Cuando la violencia está hecha de palabras


By Yudith Madrazo Sosa

Con mayor frecuencia de lo visible, escuchamos a personas de diferentes edades y sexos proferir palabras soeces, agresivas, cargadas de descortesía e irrespeto. Algunos sienten irritarse sus oídos al oírlas. Otros, en cambio, la reciben con la mayor naturalidad.

“¡Tú estás equivocado!”, ”No sirves para nada”, “Lo que hiciste fue una basura”, entre otras expresiones -muchas en verdad- constituyen una manifestación de la llamada violencia verbal, esa que sin necesidad de puños, armas blancas o bofetones, resulta igual de hiriente y nociva.

Casi nadie en la actualidad escapa a esta forma de agresión. Porque aun sin percatarnos de su gravedad nos acostumbramos a ella y la incorporamos al lenguaje cotidiano en el trato con nuestros semejantes, bien en el seno familiar, la escuela, el trabajo o en otro contexto social.

El idioma Castellano, pletórico en recursos expresivos y medios estilísticos, es también hospedero de las más disímiles formas de la chabacanería, la procacidad, de un modo que no pasa inadvertido por lingüistas, sociólogos y otras personalidades de la cultura hispana.

A diferencia del físico, el maltrato oral es mucho más imperceptible pero enormemente perjudicial. Comentarios degradantes, insultos, observaciones humillantes sobre la falta de atracción física, la inferioridad, la incompetencia, clasifican dentro de este tipo de agresión. Lo peor es que, según los especialistas, la gravedad del asunto radica en la periodicidad con que emitimos o recibimos tales descalificaciones.

Estudios científicos revelan que la víctima comienza a interiorizar la crítica y termina por aprobar la rudeza considerándola un castigo por sus faltas. “La violencia nos arropa en una epidemia que no discrimina ni por sexo, edad o clase social. Es nuestra sociedad una excesivamente agresiva e intolerante.

El que piense u opine diferente a mí es una persona casi malvada. Con frecuencia se pasa por alto el detalle de que las raíces del maltrato físico, directo y abierto se originan mayormente en la hostilidad de la comunicación oral, escrita y la no-verbal”, opina una destacada psicóloga.
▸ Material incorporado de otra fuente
**config.mk**
```make
export PLATFORM = sky130hd
export DESIGN_NAME = booth_multiplier
export DESIGN_NICKNAME = d
export VERILOG_FILES = /design/src/rtl/booth_multiplier_pkg.sv /design/src/rtl/booth_multiplier_step.sv /design/src/rtl/booth_multiplier.sv
export SDC_FILE = /design/constraint.sdc
export NUM_CORES = 1
export LEC_CHECK = 0
export BUFFER_PORTS_ARGS = -buffer_cell sky130_fd_sc_hd__buf_2
export CAP_MARGIN = 25
export CORE_MARGIN = 10
export CORE_UTILIZATION = 55
export CTS_CLUSTER_DIAMETER = 200
export DETAILED_ROUTE_END_ITERATION = 7
export PLACE_DENSITY = 0.77
export RECOVER_POWER = 100
export SLEW_MARGIN = 20
export SYNTH_ARGS = -nofsm -noshare
export SYNTH_HDL_FRONTEND = slang
export SYNTH_SLANG_ARGS = --single-unit
```
**constraint.sdc**
```tcl
create_clock -name clk -period 6.5 [get_ports clk]
set_input_delay 0.325 -clock clk [delete_from_list [all_inputs] [get_ports clk]]
set_output_delay 0.325 -clock clk [all_outputs]
set_load 0.005 [all_outputs]
```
La manera en que hablamos, no lo dude, puede provocar emociones y reacciones intensas. Cuando agredimos a alguien de forma verbal, elegimos palabras, entonación y volumen de voz para tratar de dominar a esta persona y, hasta sin quererlo en ocasiones, provocamos en ella sentimientos de impotencia, humillación, rabia, vergüenza e incluso vejación.
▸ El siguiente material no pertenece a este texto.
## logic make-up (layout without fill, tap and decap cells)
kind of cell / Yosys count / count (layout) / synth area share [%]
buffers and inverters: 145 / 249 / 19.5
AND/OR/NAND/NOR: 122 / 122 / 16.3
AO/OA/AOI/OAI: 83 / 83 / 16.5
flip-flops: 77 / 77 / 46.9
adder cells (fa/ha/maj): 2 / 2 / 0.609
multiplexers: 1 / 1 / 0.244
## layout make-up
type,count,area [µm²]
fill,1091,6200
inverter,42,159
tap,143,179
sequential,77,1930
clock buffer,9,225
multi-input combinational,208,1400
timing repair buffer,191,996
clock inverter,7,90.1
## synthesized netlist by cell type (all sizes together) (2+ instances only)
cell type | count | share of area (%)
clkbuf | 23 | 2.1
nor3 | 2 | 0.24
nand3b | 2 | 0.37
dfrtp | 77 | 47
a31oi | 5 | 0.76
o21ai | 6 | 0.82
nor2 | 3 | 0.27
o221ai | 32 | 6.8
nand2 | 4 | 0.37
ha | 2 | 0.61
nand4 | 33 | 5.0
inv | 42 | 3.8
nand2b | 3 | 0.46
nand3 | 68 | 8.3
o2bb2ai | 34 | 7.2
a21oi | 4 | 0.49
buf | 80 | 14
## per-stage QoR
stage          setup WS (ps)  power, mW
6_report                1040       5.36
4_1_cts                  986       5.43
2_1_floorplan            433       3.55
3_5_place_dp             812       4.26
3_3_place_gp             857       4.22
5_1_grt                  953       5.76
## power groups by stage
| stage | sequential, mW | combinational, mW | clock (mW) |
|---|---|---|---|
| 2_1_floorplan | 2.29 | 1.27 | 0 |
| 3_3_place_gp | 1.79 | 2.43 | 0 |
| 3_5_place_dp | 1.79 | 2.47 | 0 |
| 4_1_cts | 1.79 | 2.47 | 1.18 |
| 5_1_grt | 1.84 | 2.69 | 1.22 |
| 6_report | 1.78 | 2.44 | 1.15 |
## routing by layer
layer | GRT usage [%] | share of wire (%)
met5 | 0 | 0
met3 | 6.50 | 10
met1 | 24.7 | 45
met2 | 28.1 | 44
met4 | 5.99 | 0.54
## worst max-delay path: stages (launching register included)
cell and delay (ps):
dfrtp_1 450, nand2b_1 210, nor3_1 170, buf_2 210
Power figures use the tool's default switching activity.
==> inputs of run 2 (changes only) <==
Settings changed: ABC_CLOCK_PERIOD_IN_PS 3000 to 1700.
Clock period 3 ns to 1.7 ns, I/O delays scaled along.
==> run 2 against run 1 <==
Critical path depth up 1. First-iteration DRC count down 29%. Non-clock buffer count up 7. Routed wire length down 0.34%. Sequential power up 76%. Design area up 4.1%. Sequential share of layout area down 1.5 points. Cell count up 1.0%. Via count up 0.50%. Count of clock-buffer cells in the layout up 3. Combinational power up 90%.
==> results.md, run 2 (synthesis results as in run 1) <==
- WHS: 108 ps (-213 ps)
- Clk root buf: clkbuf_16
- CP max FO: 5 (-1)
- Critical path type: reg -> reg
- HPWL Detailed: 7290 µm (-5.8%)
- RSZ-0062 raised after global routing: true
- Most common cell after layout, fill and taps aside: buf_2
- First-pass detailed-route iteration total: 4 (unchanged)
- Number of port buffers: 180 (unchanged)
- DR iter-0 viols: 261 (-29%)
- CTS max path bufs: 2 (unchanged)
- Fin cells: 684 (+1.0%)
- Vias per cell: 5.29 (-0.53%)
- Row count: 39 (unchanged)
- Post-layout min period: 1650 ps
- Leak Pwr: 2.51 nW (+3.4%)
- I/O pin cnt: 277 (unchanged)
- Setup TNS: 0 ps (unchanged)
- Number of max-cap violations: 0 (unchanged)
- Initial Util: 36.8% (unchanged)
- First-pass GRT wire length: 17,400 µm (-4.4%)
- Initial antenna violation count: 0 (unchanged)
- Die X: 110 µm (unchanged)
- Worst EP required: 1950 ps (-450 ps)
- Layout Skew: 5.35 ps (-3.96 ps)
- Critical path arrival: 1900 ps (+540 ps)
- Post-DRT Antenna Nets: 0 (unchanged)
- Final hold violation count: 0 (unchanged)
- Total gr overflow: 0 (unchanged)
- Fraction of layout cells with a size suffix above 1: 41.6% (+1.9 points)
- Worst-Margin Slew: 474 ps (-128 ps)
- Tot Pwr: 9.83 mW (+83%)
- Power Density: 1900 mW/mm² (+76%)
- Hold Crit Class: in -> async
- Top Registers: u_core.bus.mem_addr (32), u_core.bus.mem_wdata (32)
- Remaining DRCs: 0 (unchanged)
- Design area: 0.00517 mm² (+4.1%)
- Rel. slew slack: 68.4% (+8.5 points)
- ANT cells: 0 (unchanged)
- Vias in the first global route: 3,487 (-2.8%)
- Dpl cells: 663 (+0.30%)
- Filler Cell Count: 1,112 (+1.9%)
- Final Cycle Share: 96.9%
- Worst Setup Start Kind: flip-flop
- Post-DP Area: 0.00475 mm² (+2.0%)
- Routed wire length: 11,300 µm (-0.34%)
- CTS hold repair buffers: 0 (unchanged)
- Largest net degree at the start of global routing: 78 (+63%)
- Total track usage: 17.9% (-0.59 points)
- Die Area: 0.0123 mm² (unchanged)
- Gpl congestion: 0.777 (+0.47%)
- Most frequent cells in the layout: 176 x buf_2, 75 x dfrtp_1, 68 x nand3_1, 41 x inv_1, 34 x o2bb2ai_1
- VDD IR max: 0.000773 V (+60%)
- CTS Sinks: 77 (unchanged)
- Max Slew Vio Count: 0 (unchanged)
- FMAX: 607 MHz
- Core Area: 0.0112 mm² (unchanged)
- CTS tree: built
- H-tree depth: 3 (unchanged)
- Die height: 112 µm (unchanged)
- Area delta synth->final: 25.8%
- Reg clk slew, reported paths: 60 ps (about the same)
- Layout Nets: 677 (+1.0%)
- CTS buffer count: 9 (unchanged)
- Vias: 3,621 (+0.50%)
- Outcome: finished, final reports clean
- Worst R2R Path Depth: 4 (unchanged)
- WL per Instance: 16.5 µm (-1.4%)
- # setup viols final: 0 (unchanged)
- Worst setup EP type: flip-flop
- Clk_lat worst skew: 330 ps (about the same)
Lo más preocupante es que en muchos casos no sólo somos víctimas sino también victimarios. Y las personas más perjudicadas son precisamente quienes más queremos o con quienes pasamos mayor tiempo: padres, parejas, hijos, compañeros de trabajo o estudio.

Frases como: “Eres una inútil”; “Te lo advertí”; “No se te puede confiar nada”, acompañadas de entonación y gestos descorteses, pueden convertirse en armas letales o en una bomba de tiempo que estallará en lo más profundo de nuestra autoestima. Porque lo que realmente lastima no es tanto lo dicho, sino la forma en que se dijo.

“De pequeño escuchaba a mis padres decir: ‘de este niño no sacaremos nada’. Se la pasaban comparándome con mi hermano mayor y dudando de mi capacidad para encaminarme en la vida. Sólo después de adulto, me di cuenta que aquella actitud me predispuso a seguir adelante con mis proyectos”, comenta Ernesto Diego, un cienfueguero de 40 años.

Casos como ese abundan. Y se da en cualquier contexto: el hogar, el aula, el colectivo laboral, donde el simple hecho de comunicarnos –una imperiosa necesidad del género humano- puede convertirse en un semillero de desavenencia, ruptura y agravios.

Tal como aclara la psicóloga antes citada, las palabras transmiten información, pero el modo en que las emitimos, trasluce lo que en verdad sentimos y pensamos.

Por eso, sería más saludable para todos si a la hora de conversar o expresar una idea, tratáramos de escoger vocablos y frases amables, corteses, cordiales, aunque estemos en desacuerdo con el dialogante o sea menester informarle una decisión desagradable. Sólo así estaremos encaminándonos a desterrar de nuestras vidas esa tendencia perniciosa, la cual nos revela que la violencia también está hecha de palabras.